BEGIN Records supplied

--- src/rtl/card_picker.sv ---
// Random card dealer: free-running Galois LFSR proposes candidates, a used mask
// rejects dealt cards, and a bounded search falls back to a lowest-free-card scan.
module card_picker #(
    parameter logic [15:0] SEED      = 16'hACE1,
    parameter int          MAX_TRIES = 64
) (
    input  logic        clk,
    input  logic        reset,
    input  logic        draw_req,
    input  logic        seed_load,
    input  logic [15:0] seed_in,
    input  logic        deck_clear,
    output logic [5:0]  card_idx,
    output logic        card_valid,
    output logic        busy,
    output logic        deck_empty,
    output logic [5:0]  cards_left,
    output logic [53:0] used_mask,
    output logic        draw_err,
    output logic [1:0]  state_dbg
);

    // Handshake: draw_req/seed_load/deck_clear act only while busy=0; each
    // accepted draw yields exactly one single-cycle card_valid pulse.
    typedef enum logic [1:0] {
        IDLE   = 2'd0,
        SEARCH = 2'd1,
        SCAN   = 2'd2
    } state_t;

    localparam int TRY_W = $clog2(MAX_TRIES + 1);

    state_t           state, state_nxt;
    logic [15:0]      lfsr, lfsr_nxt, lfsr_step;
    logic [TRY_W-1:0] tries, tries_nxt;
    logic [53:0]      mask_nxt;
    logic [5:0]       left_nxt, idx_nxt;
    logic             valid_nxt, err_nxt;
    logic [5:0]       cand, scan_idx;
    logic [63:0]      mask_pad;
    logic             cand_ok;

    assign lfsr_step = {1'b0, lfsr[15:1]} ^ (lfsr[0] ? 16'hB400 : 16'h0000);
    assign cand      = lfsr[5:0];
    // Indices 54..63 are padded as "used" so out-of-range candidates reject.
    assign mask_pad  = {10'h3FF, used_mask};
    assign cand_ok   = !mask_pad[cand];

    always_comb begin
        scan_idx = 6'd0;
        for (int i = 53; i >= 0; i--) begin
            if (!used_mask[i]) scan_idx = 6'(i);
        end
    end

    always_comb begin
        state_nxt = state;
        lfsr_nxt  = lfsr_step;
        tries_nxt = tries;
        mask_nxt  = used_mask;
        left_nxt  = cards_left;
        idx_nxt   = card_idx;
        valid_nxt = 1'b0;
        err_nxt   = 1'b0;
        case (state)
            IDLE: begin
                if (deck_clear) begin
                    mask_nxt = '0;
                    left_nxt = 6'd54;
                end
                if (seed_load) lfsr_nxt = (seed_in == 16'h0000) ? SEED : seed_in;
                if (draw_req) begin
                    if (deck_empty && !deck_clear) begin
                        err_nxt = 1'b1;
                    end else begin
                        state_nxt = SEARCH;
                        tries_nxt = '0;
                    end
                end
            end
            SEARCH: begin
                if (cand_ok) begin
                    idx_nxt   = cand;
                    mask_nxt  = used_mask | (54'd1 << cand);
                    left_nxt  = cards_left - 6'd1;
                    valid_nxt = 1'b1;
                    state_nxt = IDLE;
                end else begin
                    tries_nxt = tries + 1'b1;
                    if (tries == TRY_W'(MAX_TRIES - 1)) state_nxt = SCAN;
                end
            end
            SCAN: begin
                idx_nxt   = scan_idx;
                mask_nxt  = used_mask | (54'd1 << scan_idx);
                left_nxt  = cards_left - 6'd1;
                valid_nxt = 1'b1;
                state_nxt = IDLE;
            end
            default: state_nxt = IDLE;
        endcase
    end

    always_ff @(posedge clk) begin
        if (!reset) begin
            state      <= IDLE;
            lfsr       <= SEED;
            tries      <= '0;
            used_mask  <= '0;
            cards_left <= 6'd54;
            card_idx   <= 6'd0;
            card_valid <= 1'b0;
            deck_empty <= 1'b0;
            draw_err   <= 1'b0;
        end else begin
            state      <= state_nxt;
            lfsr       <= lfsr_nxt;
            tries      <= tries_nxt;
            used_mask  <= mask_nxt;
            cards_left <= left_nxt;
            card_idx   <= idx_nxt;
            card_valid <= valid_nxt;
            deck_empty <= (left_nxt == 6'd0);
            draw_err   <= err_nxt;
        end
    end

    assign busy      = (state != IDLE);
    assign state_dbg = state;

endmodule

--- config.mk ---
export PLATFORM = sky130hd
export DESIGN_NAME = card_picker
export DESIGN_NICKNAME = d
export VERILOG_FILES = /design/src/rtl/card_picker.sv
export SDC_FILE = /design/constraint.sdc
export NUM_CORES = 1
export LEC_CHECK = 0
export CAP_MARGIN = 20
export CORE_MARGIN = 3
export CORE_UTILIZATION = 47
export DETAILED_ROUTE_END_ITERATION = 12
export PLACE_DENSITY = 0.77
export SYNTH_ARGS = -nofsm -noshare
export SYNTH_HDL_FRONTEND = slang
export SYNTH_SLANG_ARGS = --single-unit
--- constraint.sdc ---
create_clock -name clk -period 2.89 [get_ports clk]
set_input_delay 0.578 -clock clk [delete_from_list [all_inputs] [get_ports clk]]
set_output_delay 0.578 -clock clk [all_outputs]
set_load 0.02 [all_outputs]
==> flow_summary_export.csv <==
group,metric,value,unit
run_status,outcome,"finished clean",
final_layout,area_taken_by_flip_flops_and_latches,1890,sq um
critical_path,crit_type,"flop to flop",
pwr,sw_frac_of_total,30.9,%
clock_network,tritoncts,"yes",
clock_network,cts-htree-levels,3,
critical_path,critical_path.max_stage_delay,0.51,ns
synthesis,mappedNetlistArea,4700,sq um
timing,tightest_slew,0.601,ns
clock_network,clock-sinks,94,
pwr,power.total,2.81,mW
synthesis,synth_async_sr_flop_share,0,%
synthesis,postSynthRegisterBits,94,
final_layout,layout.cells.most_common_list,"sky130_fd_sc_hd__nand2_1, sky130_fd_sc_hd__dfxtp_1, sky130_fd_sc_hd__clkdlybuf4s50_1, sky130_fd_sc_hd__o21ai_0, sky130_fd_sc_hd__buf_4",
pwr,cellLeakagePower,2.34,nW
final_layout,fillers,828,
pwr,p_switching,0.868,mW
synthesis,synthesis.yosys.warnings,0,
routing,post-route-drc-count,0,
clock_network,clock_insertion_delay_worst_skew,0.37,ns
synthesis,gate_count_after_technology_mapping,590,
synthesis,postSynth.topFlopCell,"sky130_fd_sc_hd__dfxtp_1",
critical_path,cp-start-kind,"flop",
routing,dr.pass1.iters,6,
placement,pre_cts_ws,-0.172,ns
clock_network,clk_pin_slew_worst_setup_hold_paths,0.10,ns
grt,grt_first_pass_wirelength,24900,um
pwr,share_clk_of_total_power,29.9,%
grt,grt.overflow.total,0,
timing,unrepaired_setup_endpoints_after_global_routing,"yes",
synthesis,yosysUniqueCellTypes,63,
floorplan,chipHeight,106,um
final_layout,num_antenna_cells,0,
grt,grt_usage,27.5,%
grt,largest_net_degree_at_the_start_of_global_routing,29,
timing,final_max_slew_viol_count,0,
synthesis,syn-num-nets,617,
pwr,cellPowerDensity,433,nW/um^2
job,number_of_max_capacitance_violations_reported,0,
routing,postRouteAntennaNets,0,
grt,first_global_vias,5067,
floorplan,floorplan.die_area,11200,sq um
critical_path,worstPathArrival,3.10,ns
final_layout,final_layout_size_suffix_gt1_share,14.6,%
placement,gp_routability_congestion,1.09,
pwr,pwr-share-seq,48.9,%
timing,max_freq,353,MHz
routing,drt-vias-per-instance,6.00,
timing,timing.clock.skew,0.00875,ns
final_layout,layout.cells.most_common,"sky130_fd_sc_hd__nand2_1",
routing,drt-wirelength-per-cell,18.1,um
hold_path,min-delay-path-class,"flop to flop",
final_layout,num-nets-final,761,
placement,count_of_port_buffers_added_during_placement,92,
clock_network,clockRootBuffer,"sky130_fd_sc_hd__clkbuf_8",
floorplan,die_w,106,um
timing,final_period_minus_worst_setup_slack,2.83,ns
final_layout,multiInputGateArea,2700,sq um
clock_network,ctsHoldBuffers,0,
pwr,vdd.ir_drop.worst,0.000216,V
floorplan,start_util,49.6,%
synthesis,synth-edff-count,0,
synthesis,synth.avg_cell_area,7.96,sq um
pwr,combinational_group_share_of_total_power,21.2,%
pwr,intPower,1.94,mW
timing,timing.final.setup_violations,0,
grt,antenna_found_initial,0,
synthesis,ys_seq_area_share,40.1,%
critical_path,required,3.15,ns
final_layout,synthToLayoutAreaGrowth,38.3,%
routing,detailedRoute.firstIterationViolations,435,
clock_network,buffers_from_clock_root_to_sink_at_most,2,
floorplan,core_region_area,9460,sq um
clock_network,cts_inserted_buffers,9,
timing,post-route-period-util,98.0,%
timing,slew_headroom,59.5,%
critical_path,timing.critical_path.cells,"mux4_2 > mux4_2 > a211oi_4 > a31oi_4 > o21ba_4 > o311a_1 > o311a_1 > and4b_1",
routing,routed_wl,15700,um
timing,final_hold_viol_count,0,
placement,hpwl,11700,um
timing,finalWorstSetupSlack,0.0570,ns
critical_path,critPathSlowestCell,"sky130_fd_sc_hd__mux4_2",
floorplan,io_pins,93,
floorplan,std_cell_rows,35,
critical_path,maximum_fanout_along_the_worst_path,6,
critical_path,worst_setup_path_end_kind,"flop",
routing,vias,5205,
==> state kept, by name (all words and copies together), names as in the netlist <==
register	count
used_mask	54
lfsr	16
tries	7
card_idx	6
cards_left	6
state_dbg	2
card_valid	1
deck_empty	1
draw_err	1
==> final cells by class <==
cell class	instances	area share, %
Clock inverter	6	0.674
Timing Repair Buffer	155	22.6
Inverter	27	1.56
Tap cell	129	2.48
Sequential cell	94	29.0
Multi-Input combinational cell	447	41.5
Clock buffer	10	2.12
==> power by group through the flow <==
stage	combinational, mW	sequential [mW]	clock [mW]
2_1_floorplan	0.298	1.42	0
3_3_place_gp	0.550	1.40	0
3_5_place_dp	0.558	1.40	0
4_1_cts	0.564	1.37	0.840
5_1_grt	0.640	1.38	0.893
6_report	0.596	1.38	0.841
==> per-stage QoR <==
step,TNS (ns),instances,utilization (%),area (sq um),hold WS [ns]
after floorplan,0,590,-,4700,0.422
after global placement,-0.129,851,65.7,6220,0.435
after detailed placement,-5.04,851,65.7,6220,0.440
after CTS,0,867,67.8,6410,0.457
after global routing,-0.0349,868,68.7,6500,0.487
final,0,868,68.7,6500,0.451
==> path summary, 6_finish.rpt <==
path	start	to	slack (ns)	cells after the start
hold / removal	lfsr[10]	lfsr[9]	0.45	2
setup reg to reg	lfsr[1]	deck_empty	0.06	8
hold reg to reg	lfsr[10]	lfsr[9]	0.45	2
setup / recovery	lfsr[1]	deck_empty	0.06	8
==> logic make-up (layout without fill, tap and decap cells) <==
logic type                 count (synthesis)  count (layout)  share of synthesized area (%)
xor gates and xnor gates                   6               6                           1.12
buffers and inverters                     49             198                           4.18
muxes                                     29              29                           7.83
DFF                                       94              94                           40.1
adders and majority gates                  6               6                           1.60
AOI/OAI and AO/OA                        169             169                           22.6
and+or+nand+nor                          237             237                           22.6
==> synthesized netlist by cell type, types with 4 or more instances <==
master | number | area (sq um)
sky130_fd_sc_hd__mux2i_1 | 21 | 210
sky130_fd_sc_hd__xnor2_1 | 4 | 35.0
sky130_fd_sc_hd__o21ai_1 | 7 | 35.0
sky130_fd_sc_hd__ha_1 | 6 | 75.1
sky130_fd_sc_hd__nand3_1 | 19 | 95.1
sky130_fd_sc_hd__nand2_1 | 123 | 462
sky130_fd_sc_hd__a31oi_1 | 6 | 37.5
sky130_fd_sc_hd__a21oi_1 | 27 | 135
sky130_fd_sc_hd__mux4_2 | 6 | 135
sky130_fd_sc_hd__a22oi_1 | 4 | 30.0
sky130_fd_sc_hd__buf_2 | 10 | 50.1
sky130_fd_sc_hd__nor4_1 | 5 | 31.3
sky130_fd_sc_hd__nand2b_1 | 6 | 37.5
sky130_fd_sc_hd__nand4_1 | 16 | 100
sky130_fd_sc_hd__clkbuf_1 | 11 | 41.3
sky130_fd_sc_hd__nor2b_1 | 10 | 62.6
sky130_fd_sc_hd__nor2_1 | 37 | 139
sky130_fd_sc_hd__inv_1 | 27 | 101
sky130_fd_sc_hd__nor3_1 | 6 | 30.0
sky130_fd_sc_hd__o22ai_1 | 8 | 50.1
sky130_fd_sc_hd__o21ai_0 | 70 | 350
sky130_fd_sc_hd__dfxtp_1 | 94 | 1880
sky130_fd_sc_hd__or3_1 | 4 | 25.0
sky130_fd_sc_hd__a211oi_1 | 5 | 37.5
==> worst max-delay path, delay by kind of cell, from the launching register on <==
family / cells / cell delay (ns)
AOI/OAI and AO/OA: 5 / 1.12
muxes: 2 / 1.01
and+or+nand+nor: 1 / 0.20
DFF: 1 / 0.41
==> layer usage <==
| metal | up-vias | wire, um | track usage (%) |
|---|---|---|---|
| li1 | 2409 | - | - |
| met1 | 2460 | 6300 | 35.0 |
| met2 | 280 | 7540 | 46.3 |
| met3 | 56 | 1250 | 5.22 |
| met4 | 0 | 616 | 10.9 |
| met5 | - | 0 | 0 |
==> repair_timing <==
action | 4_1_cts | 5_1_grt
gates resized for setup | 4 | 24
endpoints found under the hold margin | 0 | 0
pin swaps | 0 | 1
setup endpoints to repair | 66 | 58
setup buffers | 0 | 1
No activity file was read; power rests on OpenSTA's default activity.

END Records supplied

#### Exercise requirements:
Only a number is wanted here: how many lines in the entries contain the word "IDLE"?

#### Your response:
7